Disease-metabolite association matrix construction

As one of the most successful technologies for recommender systems [39], collaborative filtering has been developed and improved over the past decade. In this study, we define associations between metabolites and diseases based on Collaborative Filtering and build the association matrix. The process of constructing the association matrix between diseases and metabolites is shown in Fig. 9. Firstly, the initial association matrix of diseases and metabolites is constructed based on the known associations between diseases and metabolites. Because it is a 0–1 matrix and its data is sparse, the unknown associations between metabolites and diseases can be calculated with disease similarities and metabolite similarities. As a result, we can get an association matrix of diseases and metabolites.

We firstly define the association matrix of diseases and metabolites as follows:

Definition 1 Matrix MDR = [mdr(m,d)]_|M||D| is the association matrix of diseases and metabolites, where |M| represents the number of disease-related metabolites and |D| is the number of metabolite-related diseases; mdr(m, d) is the association degree of metabolite m and disease d.

Based on the known mapping between diseases and metabolites, we can get the initial association matrix MDR_init, the initial association degree mdr_init(m, d) of metabolite m and disease d can be defined as follows:

$$md{r}_{init}(m,d)=\left\{\begin{array}{ccc}\begin{array}{c}1\\ 0\end{array}& & \begin{array}{c}d\in {D}_{m}\\ otherwise\end{array}\end{array}\right.$$

(1)

where D_m represents the set of diseases related to metabolite m. If there exists any association between metabolite m and disease d, the association degree is 1; otherwise, it is 0.

It can be seen from Definition 1 that the number of diseases |D| is 248, the number of metabolites |M| is 600. But |M| ×|D| is much larger than the number of associations between diseases and metabolites.
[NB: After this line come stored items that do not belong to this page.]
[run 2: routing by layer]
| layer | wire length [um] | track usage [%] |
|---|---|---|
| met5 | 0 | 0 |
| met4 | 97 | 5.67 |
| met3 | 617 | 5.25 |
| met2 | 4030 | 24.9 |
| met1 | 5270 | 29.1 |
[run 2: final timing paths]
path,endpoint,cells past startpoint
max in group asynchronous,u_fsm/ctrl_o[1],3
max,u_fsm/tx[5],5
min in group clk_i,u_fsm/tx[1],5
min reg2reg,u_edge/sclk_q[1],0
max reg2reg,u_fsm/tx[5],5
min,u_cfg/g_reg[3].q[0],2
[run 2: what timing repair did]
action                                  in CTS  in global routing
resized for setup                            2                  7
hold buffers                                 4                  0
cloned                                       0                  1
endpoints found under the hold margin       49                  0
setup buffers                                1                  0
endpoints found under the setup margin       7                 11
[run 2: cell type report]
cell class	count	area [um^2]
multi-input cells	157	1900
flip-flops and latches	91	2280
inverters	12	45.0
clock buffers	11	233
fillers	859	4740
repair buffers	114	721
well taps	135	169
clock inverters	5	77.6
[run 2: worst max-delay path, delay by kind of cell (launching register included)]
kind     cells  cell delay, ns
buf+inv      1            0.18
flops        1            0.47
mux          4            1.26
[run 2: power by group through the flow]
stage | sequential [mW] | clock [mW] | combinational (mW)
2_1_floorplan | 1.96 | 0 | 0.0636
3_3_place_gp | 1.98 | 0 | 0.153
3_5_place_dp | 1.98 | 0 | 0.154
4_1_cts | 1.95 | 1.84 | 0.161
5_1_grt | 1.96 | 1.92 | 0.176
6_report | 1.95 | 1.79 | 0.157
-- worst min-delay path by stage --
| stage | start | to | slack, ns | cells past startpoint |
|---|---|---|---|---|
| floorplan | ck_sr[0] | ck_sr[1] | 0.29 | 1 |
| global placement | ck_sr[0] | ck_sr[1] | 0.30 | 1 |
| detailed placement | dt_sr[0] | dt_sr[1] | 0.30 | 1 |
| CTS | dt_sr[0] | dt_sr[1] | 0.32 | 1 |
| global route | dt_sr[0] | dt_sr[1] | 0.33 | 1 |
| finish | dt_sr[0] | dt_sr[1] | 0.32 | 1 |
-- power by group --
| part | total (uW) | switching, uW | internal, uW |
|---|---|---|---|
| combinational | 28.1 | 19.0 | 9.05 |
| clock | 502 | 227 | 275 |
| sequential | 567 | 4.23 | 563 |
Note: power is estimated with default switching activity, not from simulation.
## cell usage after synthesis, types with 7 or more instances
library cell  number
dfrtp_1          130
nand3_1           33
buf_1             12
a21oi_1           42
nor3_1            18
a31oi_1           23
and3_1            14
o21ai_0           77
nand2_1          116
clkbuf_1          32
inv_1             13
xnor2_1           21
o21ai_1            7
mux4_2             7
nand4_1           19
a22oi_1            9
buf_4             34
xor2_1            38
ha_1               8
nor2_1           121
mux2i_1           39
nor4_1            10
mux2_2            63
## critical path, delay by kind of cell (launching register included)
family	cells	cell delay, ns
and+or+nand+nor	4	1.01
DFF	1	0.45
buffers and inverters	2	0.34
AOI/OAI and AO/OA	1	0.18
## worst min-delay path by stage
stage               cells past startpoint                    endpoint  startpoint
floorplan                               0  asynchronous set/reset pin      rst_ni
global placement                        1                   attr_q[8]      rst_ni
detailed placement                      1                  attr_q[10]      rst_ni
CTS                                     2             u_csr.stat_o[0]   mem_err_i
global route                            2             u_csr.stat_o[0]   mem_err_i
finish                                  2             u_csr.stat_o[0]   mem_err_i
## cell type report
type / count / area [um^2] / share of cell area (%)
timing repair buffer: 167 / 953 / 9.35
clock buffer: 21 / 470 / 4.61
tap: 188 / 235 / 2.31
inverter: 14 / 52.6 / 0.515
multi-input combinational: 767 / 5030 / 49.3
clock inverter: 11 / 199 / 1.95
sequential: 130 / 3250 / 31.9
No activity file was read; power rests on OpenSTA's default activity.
===== src/rtl/phy_irq_flags.sv =====
module phy_irq_flags #(
  parameter int REG_W     = phy_irq_pkg::REG_W,
  parameter int ADDR_W    = phy_irq_pkg::ADDR_W,
  parameter int NUM_SRC   = phy_irq_pkg::NUM_SRC,
  parameter int SRC_LSB   = phy_irq_pkg::SRC_LSB,
  parameter int FLAG_ADDR = phy_irq_pkg::FLAG_ADDR,
  parameter int MASK_ADDR = phy_irq_pkg::MASK_ADDR,
  parameter int SYNC_STG  = phy_irq_pkg::SYNC_STG
) (
  input  logic               clk,
  input  logic               rst_n,
  input  logic [NUM_SRC-1:0] evt_i,
  input  logic               bus_sel,
  input  logic               bus_wr,
  input  logic [ADDR_W-1:0]  bus_addr,
  input  logic [REG_W-1:0]   bus_wdata,
  output logic [REG_W-1:0]   bus_rdata,
  output logic               irq_o
);
  logic               rst_int_n;
  logic               flag_rd;
  logic               mask_wr;
  logic [NUM_SRC-1:0] mask_field;
  logic [NUM_SRC-1:0] flags;
  logic [NUM_SRC-1:0] flags_nxt;
  logic [NUM_SRC-1:0] mask;
  logic [NUM_SRC-1:0] mask_nxt;
  logic               irq_d;
  logic               irq_q;

  irq_rst_sync #(.STAGES(SYNC_STG)) u_rst (
    .clk        (clk),
    .rst_n      (rst_n),
    .rst_sync_n (rst_int_n)
  );

  irq_regport #(
    .REG_W(REG_W), .ADDR_W(ADDR_W), .NUM_SRC(NUM_SRC), .SRC_LSB(SRC_LSB),
    .FLAG_ADDR(FLAG_ADDR), .MASK_ADDR(MASK_ADDR)
  ) u_port (
    .clk          (clk),
    .rst_n        (rst_int_n),
    .bus_sel      (bus_sel),
    .bus_wr       (bus_wr),
    .bus_addr     (bus_addr),
    .bus_wdata    (bus_wdata),
    .flags_i      (flags),
    .mask_i       (mask),
    .flag_rd_o    (flag_rd),
    .mask_wr_o    (mask_wr),
    .mask_field_o (mask_field),
    .rdata_o      (bus_rdata)
  );

  irq_flag_bank #(.NUM_SRC(NUM_SRC)) u_flags (
    .clk         (clk),
    .rst_n       (rst_int_n),
    .evt_i       (evt_i),
    .clr_i       (flag_rd),
    .flags_o     (flags),
    .flags_nxt_o (flags_nxt)
  );

  irq_mask_bank #(.NUM_SRC(NUM_SRC)) u_mask (
    .clk        (clk),
    .rst_n      (rst_int_n),
    .wr_en_i    (mask_wr),
    .wr_field_i (mask_field),
    .mask_o     (mask),
    .mask_nxt_o (mask_nxt)
  );

  // Registered from next-state values so the level tracks flags and mask
  // on the same edge, without a combinational path to the pin.
  assign irq_d = |(flags_nxt & mask_nxt);

  always_ff @(posedge clk or negedge rst_int_n) begin
    if (!rst_int_n) irq_q <= 1'b0;
    else            irq_q <= irq_d;
  end

  assign irq_o = irq_q;

  // the pin equals the OR of masked flags on every cycle
  p_irq_level_r7: assert property (@(posedge clk) disable iff (!rst_int_n)
    irq_o == |(flags & mask));
  // a mask write that covers a pending flag raises the pin next cycle
  p_unmask_fires_r10: assert property (@(posedge clk) disable iff (!rst_int_n)
    (mask_wr && |(flags & mask_field) && !flag_rd) |=> irq_o);
  // a zero mask write drops the pin next cycle
  p_mask_zero_r8: assert property (@(posedge clk) disable iff (!rst_int_n)
    (mask_wr && mask_field == '0) |=> !irq_o);
endmodule
<file path="src/rtl/dclkgen_pkg.sv">
`timescale 1ns/1ps
package dclkgen_pkg;

  // strobes passed from control to the accumulator datapath
  typedef struct packed {
    logic       stop;   // clock halted or restarting: clear state
    logic       rise;   // data clock period begins at this edge
    logic [1:0] shift;  // log2 of divide factor N
  } ctrlStrobe_t;

  function automatic logic codeLegal(input logic [2:0] c);
    return (c == 3'd1) || (c == 3'd2) || (c == 3'd4);
  endfunction

  function automatic logic [1:0] codeShift(input logic [2:0] c);
    case (c)
      3'd2:    return 2'd1;
      3'd4:    return 2'd2;
      default: return 2'd0;
    endcase
  endfunction

endpackage

</file>
<file path="src/rtl/dclkgen_ctrl.sv">
`timescale 1ns/1ps
module dclkgen_ctrl
  import dclkgen_pkg::*;
#(
  parameter int BASE_DIV = 16
) (
  input  logic        clk,
  input  logic        rst_n,
  input  logic [2:0]  divCode,
  output ctrlStrobe_t str,
  output logic        dataClk,
  output logic        sampClk,
  output logic        codeErr
);

  localparam int CW = $clog2(BASE_DIV * 4) + 1;
  localparam logic [CW-1:0] BASE = CW'(BASE_DIV);

  logic [2:0]    codeQ;
  logic [CW-1:0] cnt;
  logic          runQ;
  logic          dclkQ;
  logic          sclkQ;

  logic          chg;
  logic          legalQ;
  logic [1:0]    shift;
  logic [CW-1:0] len;
  logic [CW-1:0] half;
  logic [CW-1:0] qtr;
  logic          stop;
  logic          rise;
  logic [CW-1:0] cntNext;

  always_comb begin
    chg     = (divCode != codeQ);
    legalQ  = codeLegal(codeQ);
    shift   = codeShift(codeQ);
    len     = BASE << shift;
    half    = len >> 1;
    qtr     = len >> 2;
    stop    = chg || !legalQ;
    rise    = !stop && (!runQ || (cnt == len - CW'(1)));
    cntNext = rise ? '0 : cnt + CW'(1);
  end

  always_ff @(posedge clk) begin
    if (!rst_n) begin
      codeQ <= '0;
      cnt   <= '0;
      runQ  <= 1'b0;
      dclkQ <= 1'b0;
      sclkQ <= 1'b0;
    end else begin
      codeQ <= divCode;
      if (stop) begin
        cnt   <= '0;
        runQ  <= 1'b0;
        dclkQ <= 1'b0;
        sclkQ <= 1'b0;
      end else begin
        cnt   <= cntNext;
        runQ  <= 1'b1;
        dclkQ <= (cntNext < half);
        sclkQ <= (cntNext >= qtr) && (cntNext < half + qtr);
      end
    end
  end

  assign str     = '{stop: stop, rise: rise, shift: shift};
  assign dataClk = dclkQ;
  assign sampClk = sclkQ;
  assign codeErr = !legalQ && (codeQ != 3'd0);

  // a rejected code keeps both clocks low
  p_err_quiet_r4: assert property (@(posedge clk) disable iff (!rst_n)
    codeErr |-> (!dataClk && !sampClk));

  // a code change silences the data clock on the next cycle
  p_restart_clean_r7: assert property (@(posedge clk) disable iff (!rst_n)
    (divCode != codeQ) |=> !dataClk);

  // data clock rises only at a period boundary or a fresh start
  p_rise_boundary_r1: assert property (@(posedge clk) disable iff (!rst_n)
    $rose(dataClk) |-> (cnt == '0));

  // sampling clock rises inside the data clock high phase
  p_samp_inside_r3: assert property (@(posedge clk) disable iff (!rst_n)
    $rose(sampClk) |-> dataClk);

endmodule

</file>
<file path="src/rtl/dclkgen_accum.sv">
`timescale 1ns/1ps
module dclkgen_accum
  import dclkgen_pkg::*;
#(
  parameter int RW = 8,
  parameter int IW = 7
) (
  input  logic          clk,
  input  logic          rst_n,
  input  ctrlStrobe_t   str,
  input  logic [IW-1:0] interp,
  input  logic [RW-1:0] rateP,
  input  logic [RW-1:0] rateQ,
  output logic          reqPulse
);

  localparam int AW = RW + IW + 1;

  logic [AW-1:0] accQ;
  logic          reqQ;
  logic [AW-1:0] step;
  logic [AW-1:0] thr;
  logic [AW-1:0] sum;

  always_comb begin
    step = AW'(rateP) << str.shift;
    thr  = AW'(interp) * AW'(rateQ);
    sum  = accQ + step;
  end

  always_ff @(posedge clk) begin
    if (!rst_n) begin
      accQ <= '0;
      reqQ <= 1'b0;
    end else if (str.stop) begin
      accQ <= '0;
      reqQ <= 1'b0;
    end else if (str.rise) begin
      if (step >= thr) begin
        accQ <= '0;
        reqQ <= 1'b1;
      end else if (sum >= thr) begin
        accQ <= sum - thr;
        reqQ <= 1'b1;
      end else begin
        accQ <= sum;
        reqQ <= 1'b0;
      end
    end
  end

  assign reqPulse = reqQ;

  // request only moves on a period start or a stop
  p_req_edge_r5: assert property (@(posedge clk) disable iff (!rst_n)
    !$stable(reqQ) |-> $past(str.rise || str.stop));

  // a stop clears the request on the following cycle
  p_stop_clears_r7: assert property (@(posedge clk) disable iff (!rst_n)
    str.stop |=> !reqQ);

endmodule

</file>
<file path="src/rtl/dclkgen_top.sv">
`timescale 1ns/1ps
module dclkgen_top
  import dclkgen_pkg::*;
#(
  parameter int BASE_DIV = 16,
  parameter int RW       = 8,
  parameter int IW       = 7
) (
  input  logic          clk,
  input  logic          rst_n,
  input  logic [2:0]    divCode,
  input  logic [IW-1:0] interp,
  input  logic [RW-1:0] rateP,
  input  logic [RW-1:0] rateQ,
  output logic          dataClk,
  output logic          sampClk,
  output logic          reqPulse,
  output logic          codeErr
);

  ctrlStrobe_t str;

  dclkgen_ctrl #(.BASE_DIV(BASE_DIV)) u_ctrl (
    .clk     (clk),
    .rst_n   (rst_n),
    .divCode (divCode),
    .str     (str),
    .dataClk (dataClk),
    .sampClk (sampClk),
    .codeErr (codeErr)
  );

  dclkgen_accum #(.RW(RW), .IW(IW)) u_accum (
    .clk      (clk),
    .rst_n    (rst_n),
    .str      (str),
    .interp   (interp),
    .rateP    (rateP),
    .rateQ    (rateQ),
    .reqPulse (reqPulse)
  );

  // no request while the clock is idle
  p_req_needs_clock_r2: assert property (@(posedge clk) disable iff (!rst_n)
    (codeErr || (divCode == 3'd0 && $past(divCode) == 3'd0)) |=> !reqPulse);

endmodule

</file>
In other words, the initial association matrix is very sparse.

In order to solve the problem of data sparsity in the matrix, the disease similarities and metabolite similarities are used to complete the unknown associations in the matrix. In this paper, FNSemSim [40], which we previously developed, is used to calculate disease similarities. This method calculates disease similarities by a fused gene functional network composed of HumanNet [41] and FunCoup [42]. The results show that FNSemSim has a good performance for calculating similarities between diseases. Now, given the disease d₁ and disease d₂, if d₁ ∈ D and d₂ ∈ D, where D is the set of disease terms related to metabolites, then the similarity between disease d₁ and disease d₂ can be calculated by FNSemSim, denoted as FNSim(d₁, d₂).

We extract the text mining scores from STITCH [43] as the similarities of metabolites in this study. In the compound network of STITCH, the text association between compounds is quantified as a statistical score through corpus collection, word segmentation, name recognition, entity relationship integration. Here we extract these text scores between compounds. Based on the mapping between compounds and metabolites from HMDB, the text score between metabolite m₁ and metabolite m₂ can be denoted as ST(m₁, m₂). So the literature similarity between metabolite m₁ and metabolite m₂ is defined as follows:

$$MSim({m}_{1},{m}_{2})=\frac{{ST}_{max}-ST({m}_{1},{m}_{2})}{{ST}_{max}-{ST}_{min}}$$

(2)

where ST_max and ST_min represent the maximum and minimum scores among all metabolites respectively. The standardized score is considered as the similarity between metabolites. After obtaining similarities between diseases and metabolites, we complete the unknown associations in the initial matrix MDR_init.

There are some diseases not associated with metabolite m in the matrix, but some connections between them and diseases associated with metabolite m can be built based on the disease similarities. So for ∀m ∈ M, d ∈ D, the association between metabolite m and disease d based on disease similarity is defined by Formula (3):

$$D{F}_{d,m}=\left\{\begin{array}{ccc}\begin{array}{c}md{r}_{init}(m,d)\\ MAX(FNSim(d,{d}_{i}))\end{array}& & \begin{array}{c}d\in {D}_{m}\\ {d}_{i}\in {D}_{m},d\notin {D}_{m}\end{array}\end{array}\right.$$

(3)

where D_m is the set of diseases related to metabolite m, and D_m ⊆ D, 1 ≤ i ≤|D_m|. Disease d_i represents any disease in D_m.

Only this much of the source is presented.